First of all you have got an array of "stuff" and you want to sort that "stuff" by date.

To sort something you need to turn it into a number, so that a date in the past is a number lower than a date in the future. One value that has these properties is a UNIX timestamp.

Your stuff has the following properties that constitute stuff's date:

[Year] => 2013  [Month] => February [Day] => 5 
[hourTimeStart] => 5 [minuteTimeStart] => 0 

So you need to create a function that turns stuff's date into a timestamp. As this would be the matter of a different question (and don't worry, this has been answered before so the code is out there), I only mock such a function:

$stuffToTimestamp = function(array $stuff) {
    $timestamp = ... // do whatever needs to be done to turn 
                     // $stuff into a timestamp
    return $timestamp;
}

So now with this function at hand you are able to get a sort-able time-value for each $stuff. This is what you do now:

$sortKeys = array_map($stuffToTimestamp, $AppointmentData);

And then you sort the data:

array_multisort($AppointmentData, $sortKeys);

And that's already. $AppointmentData is now sorted.

4 Comments

+1 for O(n) calls to mktime().
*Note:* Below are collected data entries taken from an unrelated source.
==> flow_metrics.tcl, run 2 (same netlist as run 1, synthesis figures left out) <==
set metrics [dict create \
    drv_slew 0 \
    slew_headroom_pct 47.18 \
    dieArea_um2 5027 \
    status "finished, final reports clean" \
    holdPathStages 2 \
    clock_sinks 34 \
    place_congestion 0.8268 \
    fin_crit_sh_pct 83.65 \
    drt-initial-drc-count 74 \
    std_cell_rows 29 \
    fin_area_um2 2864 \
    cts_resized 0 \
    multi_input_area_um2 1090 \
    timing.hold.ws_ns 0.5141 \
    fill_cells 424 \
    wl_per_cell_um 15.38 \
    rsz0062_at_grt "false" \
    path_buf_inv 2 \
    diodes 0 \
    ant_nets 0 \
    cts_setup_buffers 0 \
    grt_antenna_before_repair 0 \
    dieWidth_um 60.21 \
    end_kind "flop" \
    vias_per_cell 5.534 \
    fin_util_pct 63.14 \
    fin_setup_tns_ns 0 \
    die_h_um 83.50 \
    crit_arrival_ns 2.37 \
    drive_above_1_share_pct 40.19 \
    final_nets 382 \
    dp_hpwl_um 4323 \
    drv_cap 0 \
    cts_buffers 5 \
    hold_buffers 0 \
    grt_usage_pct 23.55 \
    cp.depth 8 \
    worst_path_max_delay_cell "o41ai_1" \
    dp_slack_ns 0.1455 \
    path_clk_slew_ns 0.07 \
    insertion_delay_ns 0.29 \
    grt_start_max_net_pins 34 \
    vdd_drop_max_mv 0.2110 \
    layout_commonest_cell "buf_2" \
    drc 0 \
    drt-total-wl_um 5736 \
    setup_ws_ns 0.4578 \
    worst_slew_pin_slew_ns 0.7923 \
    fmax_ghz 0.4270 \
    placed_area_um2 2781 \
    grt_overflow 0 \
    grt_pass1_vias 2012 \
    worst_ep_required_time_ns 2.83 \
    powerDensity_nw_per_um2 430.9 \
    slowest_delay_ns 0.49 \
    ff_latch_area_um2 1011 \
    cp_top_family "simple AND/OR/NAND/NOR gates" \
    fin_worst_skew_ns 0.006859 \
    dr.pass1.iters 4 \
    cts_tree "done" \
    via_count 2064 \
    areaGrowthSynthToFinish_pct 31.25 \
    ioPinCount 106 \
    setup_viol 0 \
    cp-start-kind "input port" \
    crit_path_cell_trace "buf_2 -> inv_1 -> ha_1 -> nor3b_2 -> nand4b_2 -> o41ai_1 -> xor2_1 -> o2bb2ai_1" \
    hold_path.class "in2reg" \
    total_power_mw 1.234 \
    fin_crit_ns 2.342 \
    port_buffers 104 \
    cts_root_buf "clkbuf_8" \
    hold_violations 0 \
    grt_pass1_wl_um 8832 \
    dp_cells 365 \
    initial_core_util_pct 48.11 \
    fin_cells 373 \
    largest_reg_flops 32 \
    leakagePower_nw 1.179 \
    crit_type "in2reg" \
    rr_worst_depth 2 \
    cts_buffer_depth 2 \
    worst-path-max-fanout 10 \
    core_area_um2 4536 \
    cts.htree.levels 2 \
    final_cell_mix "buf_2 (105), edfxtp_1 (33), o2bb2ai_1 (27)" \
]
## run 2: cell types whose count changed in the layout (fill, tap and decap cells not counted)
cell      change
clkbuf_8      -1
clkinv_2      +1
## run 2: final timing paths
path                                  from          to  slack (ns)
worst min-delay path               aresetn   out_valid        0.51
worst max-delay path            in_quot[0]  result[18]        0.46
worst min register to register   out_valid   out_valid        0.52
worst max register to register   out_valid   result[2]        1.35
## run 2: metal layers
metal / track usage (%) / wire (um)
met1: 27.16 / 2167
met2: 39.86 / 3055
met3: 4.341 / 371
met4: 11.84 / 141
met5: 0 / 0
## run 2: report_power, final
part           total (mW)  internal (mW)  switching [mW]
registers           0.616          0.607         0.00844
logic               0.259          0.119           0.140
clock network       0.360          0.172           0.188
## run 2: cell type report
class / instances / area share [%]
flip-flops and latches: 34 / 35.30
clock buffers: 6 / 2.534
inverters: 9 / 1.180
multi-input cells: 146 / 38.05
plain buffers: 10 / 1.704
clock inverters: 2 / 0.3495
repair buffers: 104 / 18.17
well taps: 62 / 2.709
===== config.mk =====
export PLATFORM = sky130hd
export DESIGN_NAME = fpa_div_cell
export DESIGN_NICKNAME = d
export VERILOG_FILES = /design/src/rtl/fpa_pkg.sv /design/src/rtl/fpa_div_cell.sv
export SDC_FILE = /design/constraint.sdc
export NUM_CORES = 1
export LEC_CHECK = 0
export BUFFER_PORTS_ARGS = -buffer_cell sky130_fd_sc_hd__clkbuf_2
export CELL_PAD_IN_SITES_DETAIL_PLACEMENT = 0
export CELL_PAD_IN_SITES_GLOBAL_PLACEMENT = 1
export CORE_ASPECT_RATIO = 1.25
export CORE_MARGIN = 5
export CORE_UTILIZATION = 33
export CTS_CLUSTER_DIAMETER = 60
export DETAILED_ROUTE_END_ITERATION = 7
export PLACE_DENSITY = 0.88
export SLEW_MARGIN = 30
export SYNTH_ARGS = -nofsm -noshare
export SYNTH_HDL_FRONTEND = slang
export SYNTH_SLANG_ARGS = --single-unit

===== constraint.sdc =====
create_clock -name aclk -period 5.25 [get_ports aclk]
set_input_delay 1.05 -clock aclk [delete_from_list [all_inputs] [get_ports aclk]]
set_output_delay 1.05 -clock aclk [all_outputs]
set_load 0.1 [all_outputs]

===== src/rtl/fpa_pkg.sv =====
// Package: command codes and control types for the fixed-point ALU.
`timescale 1ns / 1ps
`default_nettype none
package fpa_pkg;
    localparam int CMD_BITS = 4;

    localparam logic [CMD_BITS-1:0] CMD_FROM_INT = 4'd0;
    localparam logic [CMD_BITS-1:0] CMD_TO_INT   = 4'd1;
    localparam logic [CMD_BITS-1:0] CMD_ROUND    = 4'd2;
    localparam logic [CMD_BITS-1:0] CMD_ADD      = 4'd3;
    localparam logic [CMD_BITS-1:0] CMD_SUB      = 4'd4;
    localparam logic [CMD_BITS-1:0] CMD_ADD_INT  = 4'd5;
    localparam logic [CMD_BITS-1:0] CMD_SUB_INT  = 4'd6;
    localparam logic [CMD_BITS-1:0] CMD_MUL      = 4'd7;
    localparam logic [CMD_BITS-1:0] CMD_DIV      = 4'd8;
    localparam logic [CMD_BITS-1:0] CMD_MUL_INT  = 4'd9;
    localparam logic [CMD_BITS-1:0] CMD_DIV_INT  = 4'd10;

    typedef struct packed {
        logic is_div;
        logic neg;
        logic dz;
    } fpa_ctl_t;
endpackage
`default_nettype wire


===== src/rtl/fpa_div_cell.sv =====
// Divider cell: one restoring quotient bit per stage, carries the rest of the item along.
`timescale 1ns / 1ps
`default_nettype none
module fpa_div_cell #(
    parameter int WORD_BITS = 32,
    parameter int NUM_BITS  = 46
) (
    input  wire                     aclk,
    input  wire                     aresetn,
    input  wire                     in_valid,
    output logic                    in_ready,
    input  wire fpa_pkg::fpa_ctl_t  in_ctl,
    input  wire  [WORD_BITS-1:0]    in_rem,
    input  wire  [NUM_BITS-1:0]     in_num,
    input  wire  [WORD_BITS-1:0]    in_quot,
    input  wire  [WORD_BITS-1:0]    in_den,
    input  wire  [WORD_BITS-1:0]    in_other,
    output logic                    out_valid,
    input  wire                     out_ready,
    output fpa_pkg::fpa_ctl_t       out_ctl,
    output logic [WORD_BITS-1:0]    out_rem,
    output logic [NUM_BITS-1:0]     out_num,
    output logic [WORD_BITS-1:0]    out_quot,
    output logic [WORD_BITS-1:0]    out_den,
    output logic [WORD_BITS-1:0]    out_other
);
    import fpa_pkg::*;

    logic                   valid_reg;
    fpa_ctl_t               ctl_reg;
    logic [WORD_BITS-1:0]   rem_reg, rem_next;
    logic [NUM_BITS-1:0]    num_reg;
    logic [WORD_BITS-1:0]   quot_reg, quot_next;
    logic [WORD_BITS-1:0]   den_reg;
    logic [WORD_BITS-1:0]   other_reg;
    logic [WORD_BITS:0]     rem_sh, diff;
    logic                   ge;

    always_comb begin
        rem_sh    = {in_rem, in_num[NUM_BITS-1]};
        diff      = rem_sh - {1'b0, in_den};
        ge        = !diff[WORD_BITS];
        rem_next  = ge ? diff[WORD_BITS-1:0] : rem_sh[WORD_BITS-1:0];
        quot_next = {in_quot[WORD_BITS-2:0], ge};
    end

    assign in_ready = !valid_reg || out_ready;

    always_ff @(posedge aclk) begin
        if (!aresetn) begin
            valid_reg <= 1'b0;
        end else if (in_ready) begin
            valid_reg <= in_valid;
        end
        if (in_ready && in_valid) begin
            ctl_reg   <= in_ctl;
            rem_reg   <= rem_next;
            num_reg   <= in_num << 1;
            quot_reg  <= quot_next;
            den_reg   <= in_den;
            other_reg <= in_other;
        end
    end

    assign out_valid = valid_reg;
    assign out_ctl   = ctl_reg;
    assign out_rem   = rem_reg;
    assign out_num   = num_reg;
    assign out_quot  = quot_reg;
    assign out_den   = den_reg;
    assign out_other = other_reg;
endmodule
`default_nettype wire


==> results of run 1 <==
-- flip-flops by register name, indices dropped and copies added, names as in the netlist --
signal	cells
out_ctl	3
out_valid	1
out_den	32
out_quot	32
out_rem	32
out_other	32
out_num	45
-- cells in the final DEF (no fill, tap or decap), drive strengths merged, types with 3 or more instances in the layout --
cell	n
and2	3
nand3	9
buf	3
xnor2	15
nor3	3
a21boi	5
nand2	47
a21oi	31
mux2	18
o21bai	5
nand2b	5
xor2	9
nor2	23
and3	6
o211ai	7
clkinv	5
ha	32
o21ai	27
o21a	5
a21o	15
inv	47
a211oi	4
o31ai	4
clkbuf	374
edfxtp	176
nor2b	5
nand4	5
-- area by class of cell --
| cell class | instances | area [µm²] | area share, % |
|---|---|---|---|
| diodes | 1 | 2.50 | 0.0239 |
| clock buffers | 17 | 425 | 4.06 |
| clock inverters | 15 | 168 | 1.60 |
| inverters | 40 | 150 | 1.43 |
| multi-input cells | 308 | 2240 | 21.4 |
| flip-flops and latches | 177 | 5310 | 50.7 |
| well taps | 288 | 360 | 3.44 |
| repair buffers | 360 | 1820 | 17.4 |
-- power groups by stage --
stage               Sequential (mW)  Combinational, mW  Clock (mW)
finish                         1.71               1.27        1.26
detailed placement             1.74               1.28           0
floorplan                      2.46              0.317           0
global route                   1.72               1.34        1.36
CTS                            1.71               1.29        1.29
global placement               1.74               1.27           0
-- per-layer routing --
layer	up-vias	wire (µm)	part of all wire, %	track usage, %
li1	2754	-	-	-
met1	2721	8170	36	17.0
met2	234	12300	54	31.4
met3	25	1700	7.5	5.16
met4	0	489	2.2	5.82
met5	-	0	0	0
-- worst max-delay path, stage by stage --
cell and delay (ns):
clkbuf_2 0.14, inv_1 0.06, ha_1 0.35, a21oi_2 0.26, o211ai_1 0.13, a221o_1 0.35
a211o_1 0.34, o211ai_1 0.28, o211ai_4 0.12, inv_2 0.50, mux2_4 0.35
-- cell families (layout without fill, tap and decap cells) --
logic type | count (synthesis) | in the layout | synth area share [%]
flops | 177 | 177 | 68.2
compound gates | 118 | 118 | 10.1
simple gates | 113 | 113 | 6.80
buf+inv | 58 | 432 | 3.10
fa+ha+maj | 33 | 33 | 5.40
xor+xnor | 24 | 24 | 2.70
mux | 19 | 19 | 3.60
other cells | 1 | 2 | 0.0482
-- worst min path at each step --
| stage | slack [ns] | depth (start not counted) | endpoint | from |
|---|---|---|---|---|
| finish | 0.57 | 2 | out_valid$_SDFFE_PN0N_ | out_valid$_SDFFE_PN0N_ |
| global placement | 0.55 | 2 | out_valid$_SDFFE_PN0N_ | out_valid$_SDFFE_PN0N_ |
| detailed placement | 0.56 | 2 | out_valid$_SDFFE_PN0N_ | out_valid$_SDFFE_PN0N_ |
| global route | 0.60 | 2 | out_valid$_SDFFE_PN0N_ | out_valid$_SDFFE_PN0N_ |
| CTS | 0.57 | 2 | out_valid$_SDFFE_PN0N_ | out_valid$_SDFFE_PN0N_ |
| floorplan | 1.15 | 0 | out_ctl[0]$_DFFE_PP_ | in_ctl[0] |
This will be faster than using usort() because the function that converts the date will only be used N times, but this approach requires N extra memory for the new $sortKeys array, so depending on the number of items and the 'effort' of the mapping function one should choose one against the other.
Yes this is a trade between memory and processor (as often). But with data that has more than one property it is often as well you want to have another sort-key. This is not easily possible with usort (it is not stable), so array_multisort allows more flexibility here (with the cost of memory naturally, but that is normally not a problem, processing power is often more important than memory).
What stability issues does usort have? I think either way works fine. However, I don't know about the stability issues.
@Jamil: Stabity in the meaning of "Stable Sort Algorithm", see en.wikipedia.org/wiki/Category:Stable_sorts - This is from computer science.